The biggest thing is the mindset shift. We are a very old business. Swarovski started more than 120 years ago and has been very much an offline relationship business. We needed to get into the mindset that digital is important. Everybody understands advertising and building the brand through social media, but when it comes to commercialization and e-commerce, for example, that’s a huge mindset change for the organization. It’s very important that the people driving the digital-transformation agenda use every opportunity to talk to the business. We have had lunch lectures where people can participate and better understand the objectives, and they become more open to digital in the end, which is very important.
Who is driving the digital transformation? The CEO? Or a business unit?
Much of it comes from the marketing side. For me, it’s logical that we use e-commerce as a lead generation channel and to better understand our small customers, which were kind of a black box for us in the past.
But the question of who drives everything is complicated. Where does e-commerce sit and who develops it? For us, e-commerce is developed in the marketing organization, but it could have been in sales or in a separate digital business. Furthermore, we should not underestimate the importance of adjacent functions, such as supply chain, IT, and finance. How do the P&Ls work together in the offline and online business? How do we incentivize our sales force to send small customers to the e-commerce shop? And when customers are big enough, they need to be sent back to the offline sales organization. It’s very important to get alignment on these points.
Which teams are driving the company’s digital transformation?
From an organizational point of view, we have many different business units involved in the digital transformation: marketing, IT, the consumer business, etcetera. Everybody wants to drive the digital-transformation agenda. IT developed the digital-transformation agenda from a technical point of view. Other business units developed an agenda from their points of view. We are now in the alignment process, to bring all these together. In the offline world, the business units could operate separately. But it’s not possible anymore to tell the consumer, “Go to the sales organization,” because we have so many touchpoints now. In a digital environment, we have to provide one view to the consumer. I’d say we’re at about 80% in terms of alignment. There are still some really big nuts to crack, but these are more on the organization side, like having one customer loyalty program and getting the best people on board.
The most difficult thing for us was to get the right profiles on board. If you want to get into e-commerce, it’s not easy to find the right people because there’s huge competition. It’s so important to get really great people on board who have a network. That gives the organization credibility—people start to see that something big is happening— and then you get more people.
Have you integrated the data and analytics as well?
I would say we are at about 30% on data and analytics. We have tons of data. Through the Crystal Collection App, for example, we have so much transactional data from many different channels. We still need to create one view, but we have made a big step forward now that we have one customer relationship management system.
Another difficult thing is how to make use of the data.

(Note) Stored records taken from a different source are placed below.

<file path="flow/run.sh">
#!/bin/bash
# OpenROAD 26Q1-2900-gdf79404cd8, Yosys 0.63+post, stock flow scripts
make -C /OpenROAD-flow-scripts/flow DESIGN_CONFIG=/design/flow/config.mk WORK_HOME=/design/flow/orfs finish
</file>
<file path="flow/constraint.sdc">
current_design counter7

set clk_period 2.1
set clk_io_pct 0.2

create_clock -name clk0 -period $clk_period [get_ports {CLK}]

set non_clock_inputs [all_inputs -no_clocks]
set_input_delay [expr $clk_period * $clk_io_pct] -clock clk0 $non_clock_inputs
set_output_delay [expr $clk_period * $clk_io_pct] -clock clk0 [all_outputs]
</file>
<file path="flow/design.v">
module counter7 (
    input  wire       CLK,
    input  wire       Reset,
    output wire [6:0] q
);
    wire [6:0] d, q_int;
    register7 r1 (CLK, Reset, d, q_int);
    add1_7    a1 (q_int, d);
    assign q = q_int;
endmodule
module register7 (input CLK, input Reset, input [6:0] D, output reg [6:0] Q);
    always @(posedge CLK or posedge Reset)
        if (Reset) Q <= 0;
        else       Q <= D;
endmodule
module add1_7 (input [6:0] A, output [6:0] Y);
    assign Y = A + 1;
endmodule
</file>
<file path="flow/config.mk">
export PLATFORM = sky130hd
export DESIGN_NAME = counter7
export DESIGN_NICKNAME = counter7
export VERILOG_FILES = /design/flow/design.v
export SDC_FILE = /design/flow/constraint.sdc
export NUM_CORES = 4
export LEC_CHECK = 1
export CORE_AREA = 10 10 70 70
export DIE_AREA = 0 0 80 80
</file>
module upcounter7 (
    input  wire       CLK,
    input  wire       Reset,
    output wire [6:0] q
);
    wire [6:0] d, q_int;
    register7 r1 (CLK, Reset, d, q_int);
    add1_7    a1 (q_int, d);
    assign q = q_int;
endmodule
==> ./run.sh <==
#!/bin/bash
# OpenROAD 26Q1-2900-gdf79404cd8, Yosys 0.63+post, stock flow scripts
make -C /OpenROAD-flow-scripts/flow DESIGN_CONFIG=/design/flow/config.mk WORK_HOME=/design/flow/orfs finish
==> ./config.mk <==
export PLATFORM = sky130hd
export DESIGN_NAME = upcounter7
export DESIGN_NICKNAME = upcounter7
export VERILOG_FILES = /design/flow/design.v
export SDC_FILE = /design/flow/constraint.sdc
export NUM_CORES = 4
export LEC_CHECK = 1
export CORE_AREA = 10 10 70 70
export DIE_AREA = 0 0 80 80
==> ./constraint.sdc <==
current_design upcounter7

set clk_period 1.6
set clk_io_pct 0.2

create_clock -name clk0 -period $clk_period [get_ports {CLK}]

set non_clock_inputs [all_inputs -no_clocks]
set_input_delay [expr $clk_period * $clk_io_pct] -clock clk0 $non_clock_inputs
set_output_delay [expr $clk_period * $clk_io_pct] -clock clk0 [all_outputs]
==> flow/design.v <==
`timescale 1ns / 1ps
module hermes_buffer (
    input        clock,
    input        reset,
    input        clock_rx,
    input        rx,
    input [15:0] data_in,
    output       credit_o,
    output       h,
    input        ack_h,
    output       data_av,
    output [15:0] data,
    input        data_ack,
    output       sender
);
localparam S_INIT       = 0;
localparam S_PAYLOAD    = 1;
localparam S_SENDHEADER = 2;
localparam S_HEADER     = 3;
localparam S_END        = 4;
localparam S_END2       = 5;
localparam TAM_BUFFER  = 16;
localparam TAM_POINTER = 4;
reg [3:0] EA;
reg [15:0] buff [0:TAM_BUFFER-1];
reg [TAM_POINTER-1:0] first, last;
reg tem_espaco;
reg [15:0] counter_flit;
reg h_reg, data_av_reg, sender_reg;
assign credit_o = tem_espaco;
assign h        = h_reg;
assign data_av  = data_av_reg;
assign sender   = sender_reg;
assign data     = buff[first];
always @(posedge clock_rx or posedge reset) begin
    if (reset) begin
        tem_espaco <= 1'b1;
    end
    else begin
        tem_espaco <= ~((first == 0 && last == TAM_BUFFER-1) || (first == last+1));
    end
end
always @(negedge clock_rx or posedge reset) begin
    if (reset) begin
        last <= 0;
    end
    else if (tem_espaco && rx) begin
        buff[last] <= data_in;
        last <= (last == TAM_BUFFER-1) ? 0 : last + 1;
    end
end
always @(posedge clock or posedge reset) begin
    if (reset) begin
        counter_flit <= 0;
        h_reg       <= 0;
        data_av_reg <= 0;
        sender_reg  <= 0;
        first       <= 0;
        EA          <= S_INIT;
    end
    else begin
        case (EA)
            S_INIT: begin
                counter_flit <= 0;
                h_reg       <= 0;
                data_av_reg <= 0;
                sender_reg  <= 0;
                if (first != last) begin
                    h_reg <= 1'b1;
                    EA    <= S_HEADER;
                end
            end
            S_HEADER: begin
                if (ack_h) begin
                    EA          <= S_SENDHEADER;
                    h_reg       <= 1'b0;
                    data_av_reg <= 1'b1;
                    sender_reg  <= 1'b1;
                end
            end
            S_SENDHEADER: begin
                if (data_ack) begin
                    first <= (first == TAM_BUFFER-1) ? 0 : first + 1;
                    data_av_reg <= (first+1 != last);
                    EA <= S_PAYLOAD;
                end
            end
            S_PAYLOAD: begin
                if (data_ack) begin
                    if (counter_flit != 16'h0001) begin
                        counter_flit <= (counter_flit == 0) ? buff[first] : counter_flit - 1;
                        first <= (first == TAM_BUFFER-1) ? 0 : first + 1;
                        data_av_reg <= (first+1 != last);
                    end
                    else begin
                        first <= (first == TAM_BUFFER-1) ? 0 : first + 1;
                        data_av_reg <= 1'b0;
                        sender_reg  <= 1'b0;
                        EA <= S_END;
                    end
                end
                else if (first != last) begin
                    data_av_reg <= 1'b1;
                end
            end
            S_END:  EA <= S_END2;
            S_END2: EA <= S_INIT;
        endcase
    end
end
endmodule
--- ./design.v ---
`timescale 1ns / 1ps
module Speaker(
	input clk,
	input [25:0]Frecuencia,
	output reg speakerNote
   );
	 reg [25:0] count;
	 always @(posedge clk) begin
		count <= count + 1;
		if(count == Frecuencia) begin 
			speakerNote <= !speakerNote;
			count <= 0;
		end
	 end
endmodule
--- ./run.sh ---
#!/bin/bash
# OpenROAD 26Q1-2900-gdf79404cd8, Yosys 0.63+post, stock flow scripts
make -C /OpenROAD-flow-scripts/flow DESIGN_CONFIG=/design/flow/config.mk WORK_HOME=/design/flow/orfs finish
--- /design/flow/design.v ---
`timescale 1ns / 1ps
module Receiver(
		input ps2d,
		input CLK,
		output [25:0]FinalNote	
    );
	 reg [19:0] Frec;
	 reg[7:0] data;
	 reg [3:0] estado;
	 reg [25:0] count;
	 reg clkRedu;
	 always @(posedge CLK) begin
		count <= count + 1;
		if(count == 1_786) begin 
			clkRedu <= !clkRedu;
			count <= 0;
		end
	 end
	 always @(posedge clkRedu)
	 begin 
		case(estado)
		0: begin
			if(ps2d == 0)
				estado <= 1;
			else
				estado <= 0;
		end
		1: begin
			data[0] <= ps2d;
			estado <= 2;
		end
		2: begin
			data[1] <= ps2d;
			estado <= 3;
		end
		3: begin
			data[2] <= ps2d;
			estado <= 4;
		end
		4: begin
			data[3] <= ps2d;
			estado <= 5;
		end
		5: begin
			data[4] <= ps2d;
			estado <= 6;
		end
		6: begin
			data[5] <= ps2d;
			estado <= 7;
		end
		7: begin
			data[6] <= ps2d;
			estado <= 8;
		end
		8: begin
			data[7] <= ps2d;
			estado <= 9;
		end
		9:
			estado <= 0;
		default:
			estado <= 0;
		endcase
	 end
	 always @(posedge clkRedu) begin
		if(data == 8'h1A)  
			Frec <= 95_555;
		else if(data == 8'h22)  
			Frec <= 85_132;
		else if (data == 8'h21)  
			Frec <= 75_843;
		else if (data == 8'h2A)  
			Frec <= 71_586;
		else if (data == 8'h32)  
			Frec <= 63_776;
		else if (data == 8'h31)  
			Frec <= 56_818;
		else if (data == 8'h3A)  
			Frec <= 50_620;
		else if(data == 8'h1C)  
			Frec <= 190_840;
		else if(data == 8'h1B)  
			Frec <= 173_611;
		else if (data == 8'h23)  
			Frec <= 151_515;
		else if (data == 8'h2B)  
			Frec <= 142_857;
		else if (data == 8'h34)  
			Frec <= 127_551;
		else if (data == 8'h33)  
			Frec <= 113_636;
		else if (data == 8'h3B)  
			Frec <= 101_239;
		else if(data == 8'h15)  
			Frec <= 382_205;
		else if(data == 8'h1D)  
			Frec <= 340_507;
		else if (data == 8'h24)  
			Frec <= 303_361;
		else if (data == 8'h2D)  
			Frec <= 286_336;
		else if (data == 8'h2C)  
			Frec <= 255_102;
		else if (data == 8'h35)  
			Frec <= 227_273;
		else if (data == 8'h3C)  
			Frec <= 202_478;
			else if(data == 8'h16)  
			Frec <= 764_526;
		else if(data == 8'h1E)  
			Frec <= 681_013;
		else if (data == 8'h26)  
			Frec <= 606_796;
		else if (data == 8'h25)  
			Frec <= 572_737;
		else if (data == 8'h2E)  
			Frec <= 510_204;
		else if (data == 8'h36)  
			Frec <= 454_545;
		else if (data == 8'h3D)  
			Frec <= 404_924;
		else 
			Frec <= 0;
	 end
	assign FinalNote = Frec;
endmodule
`timescale 1ns / 1ps
module Top(
		input PS2D,
		input clk,
		output reg NOTEF
    );
	 wire[25:0] note;
	 reg [25:0] count;
	 Receiver receiver(.ps2d(PS2D), .CLK(clk), .FinalNote(note));
	 always @(posedge clk) begin
		begin
			count <= count + 1;
			if(count >= note) begin
				NOTEF <= !NOTEF;  
				count <= 0;
			end
		end
	 end
endmodule
--- /design/flow/run.sh ---
#!/bin/bash
# OpenROAD 26Q1-2900-gdf79404cd8, Yosys 0.63+post, stock flow scripts
make -C /OpenROAD-flow-scripts/flow DESIGN_CONFIG=/design/flow/config.mk WORK_HOME=/design/flow/orfs finish
--- /design/flow/config.mk ---
export PLATFORM = sky130hd
export DESIGN_NAME = Top
export DESIGN_NICKNAME = Top
export VERILOG_FILES = /design/flow/design.v
export SDC_FILE = /design/flow/constraint.sdc
export NUM_CORES = 4
export LEC_CHECK = 1
export CORE_UTILIZATION = 30
--- /design/flow/constraint.sdc ---
current_design Top

set clk_period 6.5
set clk_io_pct 0.2

create_clock -name clk0 -period $clk_period [get_ports {clk}]

set non_clock_inputs [all_inputs -no_clocks]
set_input_delay [expr $clk_period * $clk_io_pct] -clock clk0 $non_clock_inputs
set_output_delay [expr $clk_period * $clk_io_pct] -clock clk0 [all_outputs]
==> flow_summary.ini <==
; yosys + openroad results
[outcome]
run_status = complete, no violations

[clock_tree]
htreeDepth = 2
ctsResizeCount = 0
cts_tree = done
clkLatencyLatePin_ps = 290
cts_buffer_depth = 2
cts.clk_slew.worst_paths_ps = 70
cts_hold_buffers = 0
numCtsBuffers = 5
postCtsSetupBuffers = 0
cts_root_buf = clkbuf_16

[logic_synthesis]
synthArstFlopShare = 0
simple_gate_share = 0.2927
xor_share = 0.08447
syn-cell-area_mm2 = 0.004873
synth-edff-count = 10
syn_inst = 561
netlist_logic_family_top = simple AND/OR/NAND/NOR gates
ys.flops = 86
yosys_area_mm2 = 0.004873
synthMuxAreaShare = 0.006418
synth_cell_types = 65
ff_type = dfxtp_1
synth.cellmix.compoundShare = 0.1220
syn_area_per_cell_um2 = 8.687
ys_cells = 561
ys_sh_adder = 0.05905
ys_seq_share = 0.3738
yosys_warnings = 2

[final_timing]
rsz0062_at_grt = no
setup_ws_ps = 3907
fmaxAchievable_mhz = 385.7
untimed_endpoints = 40
hold_violations = 0
fin_skew_ps = 2.835
slew_viol_final = 0
unclocked_regs = 32
min_period_ps = 2593
worst_pin_slew_ps = 934.2
setup_viol_count_final = 0
relSlewSlack = 0.3756
finalSetupTns_ps = 0
fin_crit_sh = 0.3989

[power_and_ir_drop]
power_density_mw_per_mm2 = 125.4
peakVddDrop_uv = 113.3
power.total_uw = 652.4
leakagePower_uw = 0.001852

[worst_setup_path]
crit_path_start_kind = register
slowest_delay_ps = 720
worstPathMaxFanout = 22
critical_path_required_ps = 6520
slowest_stage = nor3_4
arrival_ps = 2610
path_buffers = 0
worstPathCellList = ha_1 -> nand4_1 -> or4_4 -> nor3_4 -> or3_1
endpoint_kind = register
cp_top_family = simple AND/OR/NAND/NOR gates
worstSetupPathType = reg2reg

[finish]
finalNonFillerCells = 762
layout.cells.most_common = dfxtp_1
drive_gt1_frac = 0.04579
design_area_mm2 = 0.005202
most-common-layout-cells = dfxtp_1 (76), nand2_1 (44), nor2_1 (38)
area_growth_pct = 6.752

[route]
first_pass_iters = 5
antenna_left = 0
drt-wirelength-per-cell_um = 14.12
wl_um = 10760
num_antenna_cells = 0
dr.first_iter.drc_count = 425
via_per_inst = 5.251
drc = 0
vias = 4001

[die]
core-area_mm2 = 0.01589
die_y_um = 129.5
fp_util = 0.3068
die_w_um = 129.5
chipArea_mm2 = 0.01676
io_pins = 3
row_count = 46

[global_routing]
grt_pass1_wl_um = 18190
grt_use_total = 0.1359
grt_pass1_vias = 3846
grt_antenna_before_repair = 0
grt-ovfl-total = 0
grt_max_degree = 44

[placed_design]
dp.cells = 754
port-buffer-count = 2
hpwlAfterDp_um = 7736
place_ws_ps = 3903
postPlaceCellArea_mm2 = 0.005029
gp_congestion = 0.9282

[job]
cap_violations = 0
warning_count = 26

[hold_path]
min_path_type = reg2reg
[cells in the mapped netlist, types with 7 or more instances]
cell type | instances | area [um^2]
nand3_1 | 34 | 170.2
nor2_1 | 38 | 142.6
nor4_1 | 25 | 156.4
nor3_1 | 14 | 70.07
nand2_1 | 44 | 165.2
edfxtp_1 | 10 | 300.3
inv_1 | 29 | 108.9
nor4b_1 | 7 | 61.31
dfxtp_1 | 76 | 1521
nand2b_1 | 7 | 43.79
a21oi_1 | 20 | 100.1
o21ai_0 | 19 | 95.09
nand4_1 | 20 | 125.1
xor2_1 | 27 | 236.5
nor2b_1 | 14 | 87.58
clkbuf_1 | 10 | 37.54
and4_1 | 8 | 70.07
buf_2 | 18 | 90.09
ha_1 | 23 | 287.8
and3_1 | 9 | 56.30
xnor2_1 | 20 | 175.2
[layout make-up]
cell class              instances  area [um^2]
multi-input cells             416         2770
clock buffers                   5        125.1
fillers                      1617        10680
repair buffers                  7        57.56
inverters                      29        108.9
flip-flops and latches         86         1822
clock inverters                 3        48.80
well taps                     216        270.3
[per-layer routing]
layer | global-route usage | wire length, um | vias to the layer above
li1 | - | - | 1993
met1 | 0.1912 | 5160 | 1850
met2 | 0.2198 | 4777 | 122
met3 | 0.01472 | 444 | 36
met4 | 0.04925 | 381 | 0
met5 | 0 | 0 | -
[power by group]
part           switching [uW]  leakage [uW]  internal [uW]
clock                     124     0.0000819            184
sequential               1.16      0.000710            337
combinational            2.78       0.00106           3.42
[flip-flops by register name, summed over array words and instances, names as in the netlist]
register	count
NOTEF	1
receiver.Frec	20
receiver.count	26
receiver.estado	4
receiver.data	8
receiver.clkRedu	1
count	26
[worst register-to-register path: stages, from the launching register on]
cell and delay [ps]:
dfxtp_1 330, ha_1 320, nand4_1 150, or4_4 580, nor3_4 720, or3_1 210
[final timing paths]
kind,from,end,slack [ps],cells past startpoint
hold reg to reg,receiver.count[25]$_SDFF_PN0_,receiver.count[25]$_SDFF_PN0_,460,1
setup / recovery,count[19]$_SDFF_PP0_,NOTEF$_DFFE_PP_,3910,5
setup reg to reg,count[19]$_SDFF_PP0_,NOTEF$_DFFE_PP_,3910,5
hold / removal,receiver.count[25]$_SDFF_PN0_,receiver.count[25]$_SDFF_PN0_,460,1
[per-stage QoR]
stage	utilization	hold slack (ps)
global placement	0.3166	452.3
global route	0.3275	496.1
floorplan	-	435.7
finish	0.3275	463.9
CTS	0.3275	469.0
detailed placement	0.3166	457.3
[logic make-up after synthesis]
group / count (synthesis)
muxes: 3
xor gates and xnor gates: 47
other: 1
AOI/OAI and AO/OA: 87
and+or+nand+nor: 251
adders and majority gates: 23
DFF: 86
buffers and inverters: 63
No activity file was given, so power comes from the tool's default toggle rates.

How do you bring it back to the consumer to create a cross-sell, an up-sell, or better lifetime value?
I’ll give you an example.
Our Crystal Collection App allows B2B customers to search through our product assortment to view a specific crystal by color, size, and cut. Our key account managers can now see transactional data based on past purchases and customers with similar purchase patterns, and they can make recommendations to the customer. That would be a great use case. But to make that happen, we have to get the key account managers to use the iPad with customers, understand how it can be used in the selling discussion, and so on. I think the most difficult part is to persuade key account managers to use it. You can analyze data until you are dead, but you need to create use cases, and behind each use case there needs to be an understanding of how to create more value for the business. Everything else should follow from this.